An American Fish Story

Under the surface of the Bay, yesterday’s success story can turn into today’s failure

I went to an interesting lecture the other night at the Chesapeake Bay Foundation, featuring a fella named Dick Russell who just wrote a book called Striper Wars: An American Fish Story.

Dick Russell is an unassuming amateur naturalist who grew up fishing for rockfish as a boy up on Martha’s Vineyard. In the 1970s, when the striper numbers plummeted off the charts, Dick got involved in the battle to save his favorite fish, and his new book chronicles these events.

The rockfish is truly an amazing creature whose story is a part of our nation’s saga. It inhabits the tidal waters along the Atlantic Coast from Nova Scotia to North Carolina, spawning in the Hudson River, Delaware Bay and the Chesapeake Bay. Stripers kept the colonists alive during their first year in America. The nation’s first conservation laws were aimed at protecting stripers. The first federal environmental impact study was focused on the striper decline. The first fish tested for PCBs was the striper, and this study culminated in a national ban of those poisonous plastics.

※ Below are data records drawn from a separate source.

### src/rtl/rr_arbiter_8to3.sv
// Round-robin arbiter: 8 requesters share one port. Emits a registered one-hot
// grant plus its encoded index. Grants hold until the owner drops its request,
// en drops, or the MAX_HOLD limit expires.
module rr_arbiter_8to3 #(
    parameter int unsigned MAX_HOLD = 16
) (
    input  logic       clk,
    input  logic       rst_n,
    input  logic       en,
    input  logic [7:0] req,
    output logic [7:0] gnt,
    output logic [2:0] gnt_idx,
    output logic       gnt_valid,
    output logic       timeout
);

    localparam int unsigned N  = 8;
    localparam int unsigned IW = 3;
    localparam int unsigned CW = 8;

    // MAX_HOLD of 0 disables the limit, so the wrapped compare value is never used then
    localparam logic          HOLD_EN   = (MAX_HOLD != 0);
    localparam logic [CW-1:0] HOLD_LAST = CW'(MAX_HOLD - 1);
    localparam logic [CW-1:0] HOLD_SAT  = '1;

    typedef enum logic {
        IDLE  = 1'b0,
        GRANT = 1'b1
    } state_e;

    state_e        state_q, state_d;
    logic [N-1:0]  gnt_q, gnt_d;
    logic [IW-1:0] gnt_idx_q, gnt_idx_d;
    logic          gnt_valid_q, gnt_valid_d;
    logic          timeout_q, timeout_d;
    logic [IW-1:0] ptr_q, ptr_d;
    logic [CW-1:0] hold_q, hold_d;

    logic          pick_found_c;
    logic [IW-1:0] pick_idx_c;
    logic          owner_req_c;
    logic          hold_hit_c;

    // First requester at or after the rotating pointer, wrapping modulo 8
    always_comb begin : pick
        logic [IW-1:0] cand;
        cand         = '0;
        pick_found_c = 1'b0;
        pick_idx_c   = ptr_q;
        for (int unsigned i = 0; i < N; i++) begin
            cand = ptr_q + IW'(i);
            if (!pick_found_c && req[cand]) begin
                pick_found_c = 1'b1;
                pick_idx_c   = cand;
            end
        end
    end

    assign owner_req_c = req[gnt_idx_q];
    assign hold_hit_c  = HOLD_EN && (hold_q == HOLD_LAST);

    // Next-state and registered-output computation
    always_comb begin
        state_d     = state_q;
        gnt_d       = gnt_q;
        gnt_idx_d   = gnt_idx_q;
        gnt_valid_d = gnt_valid_q;
        timeout_d   = 1'b0;
        ptr_d       = ptr_q;
        hold_d      = hold_q;
        case (state_q)
            IDLE: begin
                if (en && pick_found_c) begin
                    state_d     = GRANT;
                    gnt_d       = N'(1) << pick_idx_c;
                    gnt_idx_d   = pick_idx_c;
                    gnt_valid_d = 1'b1;
                    hold_d      = '0;
                end
            end
            GRANT: begin
                if (!en || !owner_req_c || hold_hit_c) begin
                    state_d     = IDLE;
                    gnt_d       = '0;
                    gnt_valid_d = 1'b0;
                    ptr_d       = gnt_idx_q + IW'(1);
                    // Only the hold limit can be the cause when en and req are both still high
                    timeout_d   = en && owner_req_c;
                end else begin
                    hold_d = (hold_q == HOLD_SAT) ? hold_q : hold_q + CW'(1);
                end
            end
            default: begin
                state_d = IDLE;
            end
        endcase
    end

    // State and output registers with synchronous active-low reset
    always_ff @(posedge clk) begin
        if (!rst_n) begin
            state_q     <= IDLE;
            gnt_q       <= '0;
            gnt_idx_q   <= '0;
            gnt_valid_q <= 1'b0;
            timeout_q   <= 1'b0;
            ptr_q       <= '0;
            hold_q      <= '0;
        end else begin
            state_q     <= state_d;
            gnt_q       <= gnt_d;
            gnt_idx_q   <= gnt_idx_d;
            gnt_valid_q <= gnt_valid_d;
            timeout_q   <= timeout_d;
            ptr_q       <= ptr_d;
            hold_q      <= hold_d;
        end
    end

    assign gnt       = gnt_q;
    assign gnt_idx   = gnt_idx_q;
    assign gnt_valid = gnt_valid_q;
    assign timeout   = timeout_q;

endmodule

The striper story is primarily one of salvation. The states and federal governments often point with pride to the rockfish moratorium of the 1980s, which brought this gallant fish back from the brink of extinction. Scientists repeatedly use the rockfish management model as a touchstone for other endangered species, like menhaden.

But was it really an example of everyone coming together for the greater good? And did the subsequent five-year moratorium on catching stripers really ensure their survival?

All Hell Broke Loose

The striper ban came about after a recreational fisherman named Bob Pond, the inventor of the first wooden plug — known as the Atom Lure — filed a petition with the federal government asking that stripers be placed on the Endangered Species List. After that, all hell broke loose.

The West Side Highway in New York City came under attack because it would have removed docks where most juvenile stripers over-wintered. Sports Illustrated then did a stinging exposé on stripers being sucked into the cooling tubes of the Indian Point nuclear reactor. Finally the conservationists went after the trap-net fishermen of Rhode Island, who had three members on the Atlantic Marine Fisheries Commission, using their position to stymie all attempts at reducing catch limits on stripers.

The folks from Stripers Unlimited then filed ethics charges against the Rhode Island fishermen, claiming they had a conflict of interest. The sport fishermen won in federal court. Then a crazy thing happened. The Rhode Island trap netters selfishly said, Well, if we can’t catch stripers, then no one can. They immediately supported a rockfish ban along the entire Atlantic, and America’s greatest game-management story was born. Striper numbers went from four million to 56 million in a few short years, and the natural order was restored.

Or was it?

Happily Ever After?
The latest fish surveys indicate that almost 70 percent of the rockfish along the Atlantic seaboard are slowly dying from a microbacterial infection that manifests itself in a myriad of ways. Some stripers have misshapen humps in their backs, while others have pink lesions that can infect humans who touch them. Still others have tail fins that look like they have been nibbled away. Scientists call this the wasting disease, and it is fatal.

There are tons of infected rockfish. The culprit this time around seems, once again, to be over-harvesting, but not of rockfish. Now over-harvested are the menhaden on which the stripers depend upon for their daily diet. Menhaden numbers are way down, and fishery scientists believe this has stressed the stripers to the point where they have contracted the wasting disease.

The menhaden fishermen say this is all a load of hooey and refuse to consider harvesting caps. They point to dead zones, urban and farm runoff, sewer treatment plants and population pressure from the 16 million people living in the watershed as the real culprits for the striper decline.

And so we come full circle. Recreational fishermen are filing petitions with the federal government, asking that rockfish be put on the Endangered Species List once again. The feds and Atlantic Marine Fisheries Commission have waded into the fray. It’s anybody’s guess how this will all play out.

The thing that strikes me about this crazy fish story is just how tenuous life around the Chesapeake Bay is. Out there, under the surface of the tortured waters of the Bay, yesterday’s success story can turn into today’s failure.